2.4 Collections. These issues deal with the management required for collections to be adequately organized.

Archiving. Insuring that access to the digital collection is possible on a "permanent" basis (preservation of objects, conservation of operations).

Virtual collection development. Providing tools to organize a collection consisting of objects distributed across the network.

Repository management. Providing tools to update and maintain a digital collection.

3. Priorities and Recommendations.

From the library perspective, all of these issues are important. Users and collections must be served, and the underlying technology must be available for organization and access. However, some of the issues are pre-requisites to the others. In particular, digital objects must be available for the collections to be generated. So object naming (to reference the objects) and object archiving (to preserve them) are of immediate importance.

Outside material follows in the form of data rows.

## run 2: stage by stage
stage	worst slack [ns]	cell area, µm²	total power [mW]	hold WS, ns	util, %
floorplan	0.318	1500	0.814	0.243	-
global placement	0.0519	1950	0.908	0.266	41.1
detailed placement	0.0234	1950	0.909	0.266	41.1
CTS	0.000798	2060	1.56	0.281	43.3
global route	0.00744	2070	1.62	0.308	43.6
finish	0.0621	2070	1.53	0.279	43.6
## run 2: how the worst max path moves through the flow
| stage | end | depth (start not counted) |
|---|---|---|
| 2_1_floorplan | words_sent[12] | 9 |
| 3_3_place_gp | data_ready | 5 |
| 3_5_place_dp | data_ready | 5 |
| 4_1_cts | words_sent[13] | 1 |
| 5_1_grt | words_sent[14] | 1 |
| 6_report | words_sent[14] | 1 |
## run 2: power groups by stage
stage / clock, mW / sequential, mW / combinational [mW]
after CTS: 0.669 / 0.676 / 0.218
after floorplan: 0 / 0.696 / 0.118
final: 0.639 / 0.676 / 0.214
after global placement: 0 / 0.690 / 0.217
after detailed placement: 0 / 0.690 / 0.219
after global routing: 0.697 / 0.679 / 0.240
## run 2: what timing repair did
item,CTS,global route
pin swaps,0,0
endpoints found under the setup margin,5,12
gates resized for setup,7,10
<file path="src/rtl/tile_sequencer.sv">
// Tiling sequencer for the DIM x DIM systolic array: walks (nt, kt) tiles,
// drives buffer/array enables and per-lane operand addresses with valids.
// Ports: clk, rst (sync, active-high); start/abort/cfg_m/cfg_k/cfg_n control;
//        busy/done/err status; s_addr/s_valid, t_addr/t_valid lane buses;
//        s_load_en, t_load_en, s_out_en, write_weight_en, t_out_en,
//        o_load_en, o_out_en, acc_first enables; o_row/o_col_base unload tag.
module tile_sequencer #(
    parameter int DIM      = 16,
    parameter int DIM_W    = 12,
    parameter int ADDR_W   = 24,
    parameter int PIPE_LAT = 2 * DIM
) (
    input  logic                  clk,
    input  logic                  rst,
    input  logic                  start,
    input  logic                  abort,
    input  logic [DIM_W-1:0]      cfg_m,
    input  logic [DIM_W-1:0]      cfg_k,
    input  logic [DIM_W-1:0]      cfg_n,
    output logic                  busy,
    output logic                  done,
    output logic                  err,
    output logic [DIM*ADDR_W-1:0] s_addr,
    output logic [DIM-1:0]        s_valid,
    output logic [DIM*ADDR_W-1:0] t_addr,
    output logic [DIM-1:0]        t_valid,
    output logic                  s_load_en,
    output logic                  t_load_en,
    output logic                  s_out_en,
    output logic                  write_weight_en,
    output logic                  t_out_en,
    output logic                  o_load_en,
    output logic                  o_out_en,
    output logic                  acc_first,
    output logic [DIM_W-1:0]      o_row,
    output logic [DIM_W-1:0]      o_col_base
);

    localparam int LG = $clog2(DIM);
    localparam int KW = DIM_W + 2;
    localparam int CW = DIM_W + 2;

    typedef enum logic [2:0] {
        IDLE, LOAD_S, LOAD_T, COMPUTE, UNLOAD, DONE
    } state_e;

    state_e            state_q, state_d;
    logic [CW-1:0]     c_q, c_d;
    logic [DIM_W-1:0]  kt_q, kt_d, nt_q, nt_d;
    logic [DIM_W-1:0]  m_q, m_d, k_q, k_d, n_q, n_d;
    logic              bad_q, bad_d;

    logic [CW-1:0]     m_c, lt_len, cp_len;
    logic [KW-1:0]     kt_end, nt_end;

    // Registered outputs
    logic                  busy_q, busy_d, done_q, done_d, err_q, err_d;
    logic [DIM*ADDR_W-1:0] s_addr_q, s_addr_d, t_addr_q, t_addr_d;
    logic [DIM-1:0]        s_valid_q, s_valid_d, t_valid_q, t_valid_d;
    logic                  s_load_en_q, s_load_en_d, t_load_en_q, t_load_en_d;
    logic                  s_out_en_q, s_out_en_d, wwe_q, wwe_d;
    logic                  t_out_en_q, t_out_en_d, o_load_en_q, o_load_en_d;
    logic                  o_out_en_q, o_out_en_d, acc_first_q, acc_first_d;
    logic [DIM_W-1:0]      o_row_q, o_row_d, o_col_base_q, o_col_base_d;

    logic [KW-1:0]     kb, nb, lk, ln;

    // Sequencing: phase counter plus (kt, nt) tile indices
    always_comb begin
        state_d = state_q;
        c_d     = c_q + CW'(1);
        kt_d    = kt_q;
        nt_d    = nt_q;
        m_d     = m_q;
        k_d     = k_q;
        n_d     = n_q;
        bad_d   = bad_q;
        m_c     = CW'(m_q);
        lt_len  = (m_c > CW'(DIM)) ? m_c : CW'(DIM);
        cp_len  = CW'(PIPE_LAT) + m_c;
        // Tile is the last along an axis once its end reaches the dimension
        kt_end  = (KW'(kt_q) + KW'(1)) << LG;
        nt_end  = (KW'(nt_q) + KW'(1)) << LG;
        unique case (state_q)
            IDLE: begin
                c_d = '0;
                if (start) begin
                    m_d  = cfg_m;
                    k_d  = cfg_k;
                    n_d  = cfg_n;
                    kt_d = '0;
                    nt_d = '0;
                    if (cfg_m == '0 || cfg_k == '0 || cfg_n == '0) begin
                        bad_d   = 1'b1;
                        state_d = DONE;
                    end else begin
                        bad_d   = 1'b0;
                        state_d = LOAD_S;
                    end
                end
            end
            LOAD_S: begin
                if (c_q == CW'(DIM - 1)) begin
                    c_d     = '0;
                    state_d = LOAD_T;
                end
            end
            LOAD_T: begin
                if (c_q == lt_len - CW'(1)) begin
                    c_d     = '0;
                    state_d = COMPUTE;
                end
            end
            COMPUTE: begin
                if (c_q == cp_len - CW'(1)) begin
                    c_d = '0;
                    if (kt_end >= KW'(k_q)) begin
                        state_d = UNLOAD;
                    end else begin
                        kt_d    = kt_q + DIM_W'(1);
                        state_d = LOAD_S;
                    end
                end
            end
            UNLOAD: begin
                if (c_q == m_c - CW'(1)) begin
                    c_d = '0;
                    if (nt_end >= KW'(n_q)) begin
                        state_d = DONE;
                    end else begin
                        kt_d    = '0;
                        nt_d    = nt_q + DIM_W'(1);
                        state_d = LOAD_S;
                    end
                end
            end
            DONE: begin
                c_d     = '0;
                state_d = IDLE;
            end
            default: begin
                c_d     = '0;
                state_d = IDLE;
            end
        endcase
        if (abort) begin
            c_d     = '0;
            state_d = IDLE;
        end
    end

    // Outputs are decoded from the next state so they register alongside it
    always_comb begin
        busy_d       = (state_d != IDLE) && (state_d != DONE);
        done_d       = (state_d == DONE);
        err_d        = (state_d == DONE) && bad_d;
        s_addr_d     = '0;
        s_valid_d    = '0;
        t_addr_d     = '0;
        t_valid_d    = '0;
        s_load_en_d  = 1'b0;
        t_load_en_d  = 1'b0;
        s_out_en_d   = 1'b0;
        wwe_d        = 1'b0;
        t_out_en_d   = 1'b0;
        o_load_en_d  = 1'b0;
        o_out_en_d   = 1'b0;
        acc_first_d  = 1'b0;
        o_row_d      = '0;
        o_col_base_d = '0;
        kb           = KW'(kt_d) << LG;
        nb           = KW'(nt_d) << LG;
        lk           = '0;
        ln           = '0;
        unique case (state_d)
            LOAD_S: begin
                s_load_en_d = 1'b1;
                for (int j = 0; j < DIM; j++) begin
                    lk = kb + KW'(c_d);
                    ln = nb + KW'(j);
                    if (lk < KW'(k_d) && ln < KW'(n_d)) begin
                        s_valid_d[j] = 1'b1;
                        s_addr_d[j*ADDR_W +: ADDR_W] =
                            ADDR_W'(lk) * ADDR_W'(n_d) + ADDR_W'(ln);
                    end
                end
            end
            LOAD_T: begin
                if (c_d < CW'(m_d)) begin
                    t_load_en_d = 1'b1;
                    for (int j = 0; j < DIM; j++) begin
                        lk = kb + KW'(j);
                        if (lk < KW'(k_d)) begin
                            t_valid_d[j] = 1'b1;
                            t_addr_d[j*ADDR_W +: ADDR_W] =
                                ADDR_W'(c_d) * ADDR_W'(k_d) + ADDR_W'(lk);
                        end
                    end
                end
                // Array weight write overlaps the first DIM cycles of T load
                s_out_en_d = (c_d < CW'(DIM));
                wwe_d      = (c_d < CW'(DIM));
            end
            COMPUTE: begin
                t_out_en_d  = (c_d < CW'(m_d));
                o_load_en_d = (c_d >= CW'(PIPE_LAT)) &&
                              (c_d < CW'(PIPE_LAT) + CW'(m_d));
                acc_first_d = (kt_d == '0);
            end
            UNLOAD: begin
                o_out_en_d   = 1'b1;
                o_row_d      = DIM_W'(c_d);
                o_col_base_d = DIM_W'(nb);
            end
            default: begin
            end
        endcase
    end

    always_ff @(posedge clk) begin
        if (rst) begin
            state_q      <= IDLE;
            c_q          <= '0;
            kt_q         <= '0;
            nt_q         <= '0;
            m_q          <= '0;
            k_q          <= '0;
            n_q          <= '0;
            bad_q        <= 1'b0;
            busy_q       <= 1'b0;
            done_q       <= 1'b0;
            err_q        <= 1'b0;
            s_addr_q     <= '0;
            s_valid_q    <= '0;
            t_addr_q     <= '0;
            t_valid_q    <= '0;
            s_load_en_q  <= 1'b0;
            t_load_en_q  <= 1'b0;
            s_out_en_q   <= 1'b0;
            wwe_q        <= 1'b0;
            t_out_en_q   <= 1'b0;
            o_load_en_q  <= 1'b0;
            o_out_en_q   <= 1'b0;
            acc_first_q  <= 1'b0;
            o_row_q      <= '0;
            o_col_base_q <= '0;
        end else begin
            state_q      <= state_d;
            c_q          <= c_d;
            kt_q         <= kt_d;
            nt_q         <= nt_d;
            m_q          <= m_d;
            k_q          <= k_d;
            n_q          <= n_d;
            bad_q        <= bad_d;
            busy_q       <= busy_d;
            done_q       <= done_d;
            err_q        <= err_d;
            s_addr_q     <= s_addr_d;
            s_valid_q    <= s_valid_d;
            t_addr_q     <= t_addr_d;
            t_valid_q    <= t_valid_d;
            s_load_en_q  <= s_load_en_d;
            t_load_en_q  <= t_load_en_d;
            s_out_en_q   <= s_out_en_d;
            wwe_q        <= wwe_d;
            t_out_en_q   <= t_out_en_d;
            o_load_en_q  <= o_load_en_d;
            o_out_en_q   <= o_out_en_d;
            acc_first_q  <= acc_first_d;
            o_row_q      <= o_row_d;
            o_col_base_q <= o_col_base_d;
        end
    end

    assign busy            = busy_q;
    assign done            = done_q;
    assign err             = err_q;
    assign s_addr          = s_addr_q;
    assign s_valid         = s_valid_q;
    assign t_addr          = t_addr_q;
    assign t_valid         = t_valid_q;
    assign s_load_en       = s_load_en_q;
    assign t_load_en       = t_load_en_q;
    assign s_out_en        = s_out_en_q;
    assign write_weight_en = wwe_q;
    assign t_out_en        = t_out_en_q;
    assign o_load_en       = o_load_en_q;
    assign o_out_en        = o_out_en_q;
    assign acc_first       = acc_first_q;
    assign o_row           = o_row_q;
    assign o_col_base      = o_col_base_q;

endmodule

</file>
<file path="config.mk">
export PLATFORM = sky130hd
export DESIGN_NAME = tile_sequencer
export DESIGN_NICKNAME = d
export VERILOG_FILES = /design/src/rtl/tile_sequencer.sv
export SDC_FILE = /design/constraint.sdc
export NUM_CORES = 2
export LEC_CHECK = 0
export ABC_AREA = 1
export CORE_ASPECT_RATIO = 0.7
export CORE_MARGIN = 4
export CORE_UTILIZATION = 31
export DETAILED_ROUTE_END_ITERATION = 8
export SYNTH_ARGS = -nofsm -noshare
export SYNTH_HDL_FRONTEND = slang
export SYNTH_SLANG_ARGS = --single-unit
</file>
<file path="constraint.sdc">
create_clock -name clk -period 30.1 [get_ports clk]
set_input_delay 3.01 -clock clk [delete_from_list [all_inputs] [get_ports clk]]
set_output_delay 3.01 -clock clk [all_outputs]
set_load 0.05 [all_outputs]
</file>
==> flow_results.org <==
** Clock network
- Clock-pin slew was measured on the worst setup and hold paths at 0.07 ns.
- Root Buffer :: sky130_fd_sc_hd__clkbuf_16
- CTS built an H-tree with a depth of 3.
- Once the clock tree was built, the resizer swapped 0 gates to a different size.
- TritonCTS clock tree :: yes
- Number of buffers on the longest clock path :: 3
- The number of clock buffers added by TritonCTS is 95.
- The number of setup buffers added after CTS is 0.
- TritonCTS Sinks :: 906
- Clock latency on the worst-skew pair :: 0.77 ns
- For this design, the CTS-stage hold fixing added 0 buffers.

** Global route
- The first global-routing pass estimated 338,000 um of wire.
- Via count of the first global-routing pass :: 47,524
- Largest net degree at the start of global routing :: 80
- Total overflow reported by the global router :: 0
- Across every metal layer, demand over resource in global routing totals 26.8%.
- The initial antenna violation count came to 10.

** Pwr
- Total power density per cell area :: 40.4 mW/mm^2
- Maximum ir drop on the vdd rail :: 0.0405 mV
- Final Power :: 2.63 mW
- In this run the static leakage power is 27.0 nW.

** Synthesis
- Simple-gate share of the synthesized area :: 21.8%
- The most used flip-flop cell after synthesis is sky130_fd_sc_hd__dfxtp_1.
- Count of flip-flops with a built-in enable after synthesis :: 0
- Flip-flop and latch count after synthesis :: 906
- Sorting the synthesized cells by how often they occur yields sky130_fd_sc_hd__nand2_1 (1,214), sky130_fd_sc_hd__dfxtp_1 (906), sky130_fd_sc_hd__inv_1 (902), sky130_fd_sc_hd__nor2_1 (891), sky130_fd_sc_hd__a21oi_1 (620).
- Of all flip-flops after synthesis, the portion carrying an async set or reset was 0%.
- The share of synthesized area in the top cell type comes to 35.6%.
- Sequential cells were found to cover 35.6% of the synthesized design area.
- After technology mapping, the gate count stands at 6,748.
- Post-Syn Area per Cell :: 7.55 um^2
- Xor and xnor fraction of the mapped netlist area :: 6.29%
- Post-synthesis cell area :: 0.0509 mm^2
- Yosys attributes the largest share of cell area to sky130_fd_sc_hd__dfxtp_1 (36%), sky130_fd_sc_hd__fa_1 (9.6%), sky130_fd_sc_hd__nand2_1 (8.9%).
- Area share of fa/ha/maj cells after synthesis :: 15.5%
- In the post-synthesis netlist, the cell with the most instances is sky130_fd_sc_hd__nand2_1.
- Portion of netlist area occupied by mux cells :: 0%
- Netlist cell types :: 60
- Total number of yosys warnings :: 0
- The largest total area in the synthesized netlist belongs to sky130_fd_sc_hd__dfxtp_1.
- Share of the synthesized area in compound gates (AO/OA/AOI/OAI) :: 11.5%
- After synthesis, the largest family of logic cells by area is simple AND/OR/NAND/NOR gates.

** Route
- After detailed routing, the number of remaining DRC violations is 0.
- After detailed routing, the total wire length is 237,000 um.
- For this run, the detailed router's first-pass iteration total came to 8.
- In the final routed layout, each cell accounts on average for 24.1 um.
- After the first detailed-routing iteration, the DRC count stood at 5,242.
- Avg Vias per Cell :: 5.04
- Routed via count :: 49,511
- DRT antenna net count :: 0

** Timing
- The number of hold violations in the final report is 0.
- Endpoints failing setup :: 0
- Setup repair after global routing left no endpoint under its margin.
- The max-slew violation count is 0.
- Rel. slew slack :: 11.9%
- Total negative setup slack :: 0 ns
- Worst path setup slack after routing :: 16.50 ns
- The worst path needs 13.60 ns of the cycle, external delays included.
- Timing would allow up to 73.5 MHz.
- At the pin with the least slew margin, the transition time is 1.31 ns.
- Final hold slack :: 0.476 ns
- Layout Skew :: 0.0567 ns
- Fin crit share :: 45.2%

** Critical path
- Crit-path max FO :: 23
- Endpoint of the lowest-slack register-to-register path :: s_addr[188]
- Launch point of the critical path :: kt_q[0]
- Total stage count of the critical path :: 56
- The worst setup path is of the flop to flop kind.
- The kind of cell with the highest combined delay along the critical path is simple AND/OR/NAND/NOR gates.
- The worst register-to-register path begins at kt_q[0].
- For the worst setup path, the data required time is 30.74 ns.
- Worst endpoint data arrival time :: 14.24 ns
- Most prevalent standard cell on the critical path :: sky130_fd_sc_hd__nand2_1
- The number of cells on the worst reg-to-reg path is 56.
- Combined buffer and inverter count along the critical path :: 9
- Critical path capture point :: s_addr[188]
- STA classifies the critical path endpoint as a flop.
- Slowest stage cell on the critical path :: sky130_fd_sc_hd__a21oi_1
- The worst register-to-register path has a setup slack of 16.50 ns.
- Worst stage delay on the critical path :: 0.87 ns
- STA classifies the critical path startpoint as a flop.

** Floorplan
- Placeable core region :: 0.163 mm^2
- Die height :: 347 um
- Overall die width :: 492 um
- Initial Utilization :: 31.2%
- For this design the top-level I/O count stands at 875.
- The floorplan step defined a die boundary enclosing 0.171 mm^2.
- Cell Rows :: 124

** Place
- Once placement finished, the instance area stood at 0.0620 mm^2.
- In this run, placement finished with an instance count of 9,638.
- The HPWL after detailed placement is 182,000 um.
- Final estimated routing congestion in global placement :: 0.970
- Before CTS, the worst setup slack after placement is 16.07 ns.
- Total of buffers placed on input and output ports :: 870

** Cells and area
- For this run, the share of the core covered by cells in the final layout is 40.0%.
- Share of cells above drive strength 1 :: 6.47%
- Finished layout cell area :: 0.0653 mm^2
- Layout-stage area growth over the synthesis result :: 28.1%
- The finished layout holds 9,817 standard cells, fillers aside.
- Final #Nets :: 8,056

** Hold path
- The path class of the tightest hold or removal check is flop to flop.

** Status
- Outcome :: finished, final reports clean

** Flow run
- Number of max-capacitance violations reported :: 0
## logic make-up after synthesis
family	count (synthesis)
buf+inv	1225
compound gates	1129
xor+xnor	364
other cells	1
flops	906
simple gates	2637
fa+ha+maj	486
## power by group
part           leakage, nW  internal, mW  total (mW)  switching, mW
clock                 1.53         0.673        1.22          0.552
combinational         18.1        0.0498       0.196          0.146
sequential            7.31          1.21        1.21        0.00571
## cell type report
class | count | area, um^2
antenna | 5 | 12.5
inverter | 938 | 3520
tap | 2205 | 2760
multi-input combinational | 4620 | 28200
sequential | 906 | 18100
clock buffer | 124 | 2610
clock inverter | 50 | 604
fill | 16800 | 97900
timing repair buffer | 969 | 9450
## routing by layer
layer | vias up | track usage, % | wire length (um)
met4 | 4 | 11.4 | 11200
met2 | 2591 | 39.5 | 99900
met1 | 23874 | 36.5 | 102000
met3 | 430 | 7.52 | 23800
met5 | - | 0 | 31
li1 | 22612 | - | -
## worst min-delay path by stage
stage	startpoint	to	slack [ns]	cells past startpoint
finish	bad_q	bad_q	0.48	2
global route	bad_q	bad_q	0.50	2
CTS	bad_q	bad_q	0.47	2
detailed placement	bad_q	bad_q	0.46	2
global placement	bad_q	bad_q	0.46	2
floorplan	bad_q	bad_q	0.44	2
## state kept, by name, summed over array words and instances, names as in the netlist, 10 cells and up
register and count:
t_valid 16, c_q 14, m_q 12, o_row 12, s_valid 16, s_addr 384
t_addr 384, nt_q 10, k_q 12, n_q 12, kt_q 12
## layout by cell type, fill, tap and decap left out, types with 11 or more instances in the layout
cell,n
sky130_fd_sc_hd__nor3b_1,19
sky130_fd_sc_hd__clkbuf_16,95
sky130_fd_sc_hd__nand2_2,21
sky130_fd_sc_hd__clkbuf_8,12
sky130_fd_sc_hd__nand2_1,1209
sky130_fd_sc_hd__clkbuf_1,17
sky130_fd_sc_hd__nand4_1,47
sky130_fd_sc_hd__nor2_1,889
sky130_fd_sc_hd__nand3_1,154
sky130_fd_sc_hd__ha_1,243
sky130_fd_sc_hd__nor2_2,11
sky130_fd_sc_hd__clkinvlp_4,14
sky130_fd_sc_hd__a21oi_1,620
sky130_fd_sc_hd__inv_1,901
sky130_fd_sc_hd__clkdlybuf4s50_1,869
sky130_fd_sc_hd__xor2_1,325
sky130_fd_sc_hd__dfxtp_1,906
sky130_fd_sc_hd__buf_4,99
sky130_fd_sc_hd__nor2_4,11
sky130_fd_sc_hd__fa_1,243
sky130_fd_sc_hd__o211ai_1,17
sky130_fd_sc_hd__nor4_1,16
sky130_fd_sc_hd__or2_2,139
sky130_fd_sc_hd__inv_2,17
sky130_fd_sc_hd__clkinv_2,17
sky130_fd_sc_hd__nor3_1,92
sky130_fd_sc_hd__xnor2_1,30
sky130_fd_sc_hd__clkinv_1,19
sky130_fd_sc_hd__o21ai_1,33
sky130_fd_sc_hd__o21ai_0,399
## worst reg2reg max path: cells and delay by family, from the launching register on
family                     cells  cell delay, ns
and+or+nand+nor               26            4.45
adders and majority gates      9            3.93
AOI/OAI and AO/OA             10            2.19
buffers and inverters          9            1.80
xor gates and xnor gates       2            0.66
DFF                            1            0.47
No activity file was read; power rests on OpenSTA's default activity.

Once the collections can exist, the adequacy of organization and access holds the most immediate importance. Metadata (both syntactic and semantic descriptions) and needs (understanding the users) are the next most immediate issues. After these critical topics, the rest of the issues were judged to be roughly of the same immediacy. The largest technology pay-off is in the semantic description issues, notably unification and organization; but much research remains to be done for a comprehensive solution to mapping semantics across repositories. A final recommendation is a plea for information systems research, instead of computer technology research. Digital libraries need to be tested with large collections and users since the value of the technology cannot be evaluated in isolation. Large testbeds of systems with new functionality are necessary to prototype new digital libraries. Deployment monies become as important as development monies for digital library funding.